国民の瞳の健康のために行われたテストですが、「国民生活センター」の見解と「業界団体」「メーカー」としての見解は完全一致するものではありませんので、それぞれの見解を見ておきましょう。

業界団体、メーカー側の見解

業界、メーカー側は今回のテストに全面的に協力していますが、テストで使用された生理食塩水の濃度の違いや保存液等の違いによって自社公表しているデータとの違いが生じている事やユーザーのコンタクトレンズ使用法にも問題がある点を留意してほしいとのことです。

確かに、全く同じ環境、道具でのテストでなければ同じ数値にはならないでしょう。更にユーザーの使用法の差異もありますから留意するべき点ですね。

国民生活センター側の見解

それぞれのメーカーがどんな機材や溶剤を使って検査をしているか公表していないため、国民生活センターとしては独自の方法でテストするしかありません。これもテスト結果を見る時に留意しておく点です。

テスト結果についての個人的感想

テスト結果の資料を見たところ、形状やカーブなどが基準範囲の許容範囲に入っており、カラーの着色場所やカラー成分に難が無かったものは、アメリカやドイツ、アイルランド等の欧米で製造されているシードやボシュロム、チバビジョン(現日本アルコン)の製品でした。
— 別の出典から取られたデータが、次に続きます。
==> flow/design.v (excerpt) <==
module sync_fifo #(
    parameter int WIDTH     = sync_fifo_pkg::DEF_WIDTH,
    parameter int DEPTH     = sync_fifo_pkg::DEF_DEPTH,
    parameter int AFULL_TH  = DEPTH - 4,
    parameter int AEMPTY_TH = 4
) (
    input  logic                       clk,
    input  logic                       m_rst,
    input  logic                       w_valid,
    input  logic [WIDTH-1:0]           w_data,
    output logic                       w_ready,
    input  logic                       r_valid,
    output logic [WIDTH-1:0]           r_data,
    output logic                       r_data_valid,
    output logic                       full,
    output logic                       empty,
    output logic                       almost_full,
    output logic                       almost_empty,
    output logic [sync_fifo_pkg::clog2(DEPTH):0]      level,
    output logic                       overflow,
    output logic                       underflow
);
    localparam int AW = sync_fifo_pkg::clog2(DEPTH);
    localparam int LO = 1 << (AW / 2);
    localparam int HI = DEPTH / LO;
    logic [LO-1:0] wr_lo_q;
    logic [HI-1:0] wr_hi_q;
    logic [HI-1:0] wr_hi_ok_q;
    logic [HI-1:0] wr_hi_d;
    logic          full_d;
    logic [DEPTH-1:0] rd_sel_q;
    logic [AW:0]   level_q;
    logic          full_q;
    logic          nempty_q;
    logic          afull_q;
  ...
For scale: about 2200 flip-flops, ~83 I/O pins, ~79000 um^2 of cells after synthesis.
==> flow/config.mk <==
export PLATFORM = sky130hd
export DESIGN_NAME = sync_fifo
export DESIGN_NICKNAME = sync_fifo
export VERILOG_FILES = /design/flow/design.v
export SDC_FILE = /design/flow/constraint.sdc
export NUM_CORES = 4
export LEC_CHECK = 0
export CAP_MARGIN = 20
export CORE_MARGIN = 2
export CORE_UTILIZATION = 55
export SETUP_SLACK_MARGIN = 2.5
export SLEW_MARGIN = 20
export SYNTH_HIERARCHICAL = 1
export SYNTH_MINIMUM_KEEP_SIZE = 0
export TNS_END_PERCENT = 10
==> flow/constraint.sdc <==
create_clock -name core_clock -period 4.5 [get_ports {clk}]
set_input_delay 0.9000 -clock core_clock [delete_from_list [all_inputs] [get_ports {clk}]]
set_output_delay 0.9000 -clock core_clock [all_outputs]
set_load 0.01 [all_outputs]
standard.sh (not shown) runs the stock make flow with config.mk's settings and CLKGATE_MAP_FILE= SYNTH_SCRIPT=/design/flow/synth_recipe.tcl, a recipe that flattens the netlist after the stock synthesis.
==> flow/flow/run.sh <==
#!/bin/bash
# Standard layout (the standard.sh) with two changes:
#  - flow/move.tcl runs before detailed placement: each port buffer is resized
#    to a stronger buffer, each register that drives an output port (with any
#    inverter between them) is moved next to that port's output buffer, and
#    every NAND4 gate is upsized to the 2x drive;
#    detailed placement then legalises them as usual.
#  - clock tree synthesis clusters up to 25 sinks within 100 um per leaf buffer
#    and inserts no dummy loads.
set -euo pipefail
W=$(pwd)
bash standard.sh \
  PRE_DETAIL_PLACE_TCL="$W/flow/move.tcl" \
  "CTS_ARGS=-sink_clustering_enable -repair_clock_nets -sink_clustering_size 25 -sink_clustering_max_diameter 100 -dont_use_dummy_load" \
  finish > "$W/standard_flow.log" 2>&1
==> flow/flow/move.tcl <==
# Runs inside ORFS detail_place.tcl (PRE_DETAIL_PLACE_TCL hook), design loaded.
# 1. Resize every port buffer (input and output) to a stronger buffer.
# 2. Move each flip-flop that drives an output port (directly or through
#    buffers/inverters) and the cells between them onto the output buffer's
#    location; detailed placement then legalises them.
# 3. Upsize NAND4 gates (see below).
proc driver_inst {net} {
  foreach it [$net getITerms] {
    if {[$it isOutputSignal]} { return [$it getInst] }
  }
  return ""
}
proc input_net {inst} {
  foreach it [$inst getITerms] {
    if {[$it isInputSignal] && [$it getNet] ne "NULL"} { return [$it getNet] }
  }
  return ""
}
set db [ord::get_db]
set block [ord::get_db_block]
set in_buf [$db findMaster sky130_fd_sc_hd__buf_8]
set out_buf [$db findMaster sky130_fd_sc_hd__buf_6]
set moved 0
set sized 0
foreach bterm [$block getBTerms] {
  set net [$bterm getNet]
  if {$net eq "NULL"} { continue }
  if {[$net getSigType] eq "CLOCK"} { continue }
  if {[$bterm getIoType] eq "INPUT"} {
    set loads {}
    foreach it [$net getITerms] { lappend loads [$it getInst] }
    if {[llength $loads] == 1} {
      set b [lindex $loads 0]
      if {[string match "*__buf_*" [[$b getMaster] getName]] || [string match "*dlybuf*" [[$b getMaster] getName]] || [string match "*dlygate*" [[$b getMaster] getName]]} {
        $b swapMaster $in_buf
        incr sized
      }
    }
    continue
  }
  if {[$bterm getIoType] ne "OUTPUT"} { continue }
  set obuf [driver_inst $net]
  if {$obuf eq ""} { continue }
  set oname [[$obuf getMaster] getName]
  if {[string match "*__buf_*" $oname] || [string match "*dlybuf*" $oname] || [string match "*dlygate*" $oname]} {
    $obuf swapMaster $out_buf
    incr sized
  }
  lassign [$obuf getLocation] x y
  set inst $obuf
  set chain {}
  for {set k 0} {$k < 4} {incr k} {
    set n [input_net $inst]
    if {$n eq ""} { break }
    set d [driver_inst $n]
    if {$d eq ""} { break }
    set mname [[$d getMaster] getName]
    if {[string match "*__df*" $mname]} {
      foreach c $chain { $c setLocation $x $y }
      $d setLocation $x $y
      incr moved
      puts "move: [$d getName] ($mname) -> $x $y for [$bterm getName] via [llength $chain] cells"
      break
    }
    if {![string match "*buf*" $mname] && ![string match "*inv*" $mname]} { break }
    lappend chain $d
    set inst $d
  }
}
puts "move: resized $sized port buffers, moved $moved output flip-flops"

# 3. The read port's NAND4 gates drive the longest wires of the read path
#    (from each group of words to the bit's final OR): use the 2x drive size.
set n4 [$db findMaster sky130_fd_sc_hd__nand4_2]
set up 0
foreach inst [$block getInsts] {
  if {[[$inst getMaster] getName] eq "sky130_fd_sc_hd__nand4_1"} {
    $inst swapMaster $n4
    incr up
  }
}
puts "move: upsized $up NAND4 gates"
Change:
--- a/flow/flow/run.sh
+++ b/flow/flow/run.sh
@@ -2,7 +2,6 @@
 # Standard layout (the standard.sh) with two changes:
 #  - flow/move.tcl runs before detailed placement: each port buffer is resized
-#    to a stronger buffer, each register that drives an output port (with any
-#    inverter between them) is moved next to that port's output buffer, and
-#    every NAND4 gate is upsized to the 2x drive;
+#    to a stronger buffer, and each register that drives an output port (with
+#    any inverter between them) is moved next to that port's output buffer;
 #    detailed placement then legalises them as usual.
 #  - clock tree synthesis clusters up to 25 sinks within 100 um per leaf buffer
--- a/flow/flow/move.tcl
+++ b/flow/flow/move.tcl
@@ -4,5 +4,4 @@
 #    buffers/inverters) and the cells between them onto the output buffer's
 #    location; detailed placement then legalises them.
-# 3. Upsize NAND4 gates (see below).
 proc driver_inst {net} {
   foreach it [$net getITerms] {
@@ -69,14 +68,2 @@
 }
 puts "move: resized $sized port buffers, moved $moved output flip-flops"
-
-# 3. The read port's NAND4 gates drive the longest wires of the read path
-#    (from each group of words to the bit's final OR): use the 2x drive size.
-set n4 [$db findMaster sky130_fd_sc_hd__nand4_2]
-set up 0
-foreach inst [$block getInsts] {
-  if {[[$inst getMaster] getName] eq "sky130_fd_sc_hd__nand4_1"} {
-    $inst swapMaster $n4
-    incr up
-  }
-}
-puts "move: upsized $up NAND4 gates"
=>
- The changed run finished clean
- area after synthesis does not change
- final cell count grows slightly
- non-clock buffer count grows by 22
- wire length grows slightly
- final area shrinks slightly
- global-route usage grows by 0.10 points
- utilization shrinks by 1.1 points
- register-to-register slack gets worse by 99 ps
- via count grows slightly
しかし韓国製や台湾製、生産地の判らない個人輸入品は、こすり洗いで色が落ちたり、瞳に影響のありそうな不備が発見されていました。更に広告内容と違う品質の製品もあり、テスト結果を受けて、訂正したメーカー(株式会社 El Dorado/韓国)もありました。

この事から韓国製などのコンタクトレンズは、未熟な技術、古い素材で生産されているように思います。ソースの記事でも指摘されていましたが、古いタイプの素材で作られたコンタクトレンズは酸素透過量も少ないため、瞳に良くありません。カラコンを使うなら、欧米で生産された製品を選んだ方が良いでしょう。

個人的な見解ですが、他にも問題を起こしている韓国製の製品は多いので、韓国製のカラコンは特に避けた方が良いと思います。

ジーンズを履いて膀胱ガン!?韓国製ジーンズから発がん性物資の恐怖・・・。正直もう常識レベルだと思っています。以前は放射性物質が出たものもありましたね。今日新たに怖い情報が入りました。何と、ジーンズからガンを誘発する物質が検出されたそうです。

コンタクトレンズの手入れを怠る人達

安価な「カラーコンタクトレンズ」には問題があるとわかりましたが、「未承認の粗悪な韓国製などの外国製コンタクトレンズを使用したのが悪かった」という単純なものではありません。

儲け重視で作られた粗悪品も問題ですが、それよりも一日で使い捨てるいわゆる「ワンデー」タイプのコンタクトレンズを何日も使い続けたり、カラーコンタクトレンズと視力矯正用コンタクトレンズを二枚重ねて使うなど、気でも狂ってるのかと思う方法でコンタクトレンズを使用している人達がいるということが一番の大問題です。

誤った使用法が「失明」を招く

コンタクトレンズの誤った使用法で失明する可能性のある代表的な病気は、不潔なレンズやレンズケースで増殖した「アカントアメーバ」による「アカントアメーバ角膜炎」だと思われます。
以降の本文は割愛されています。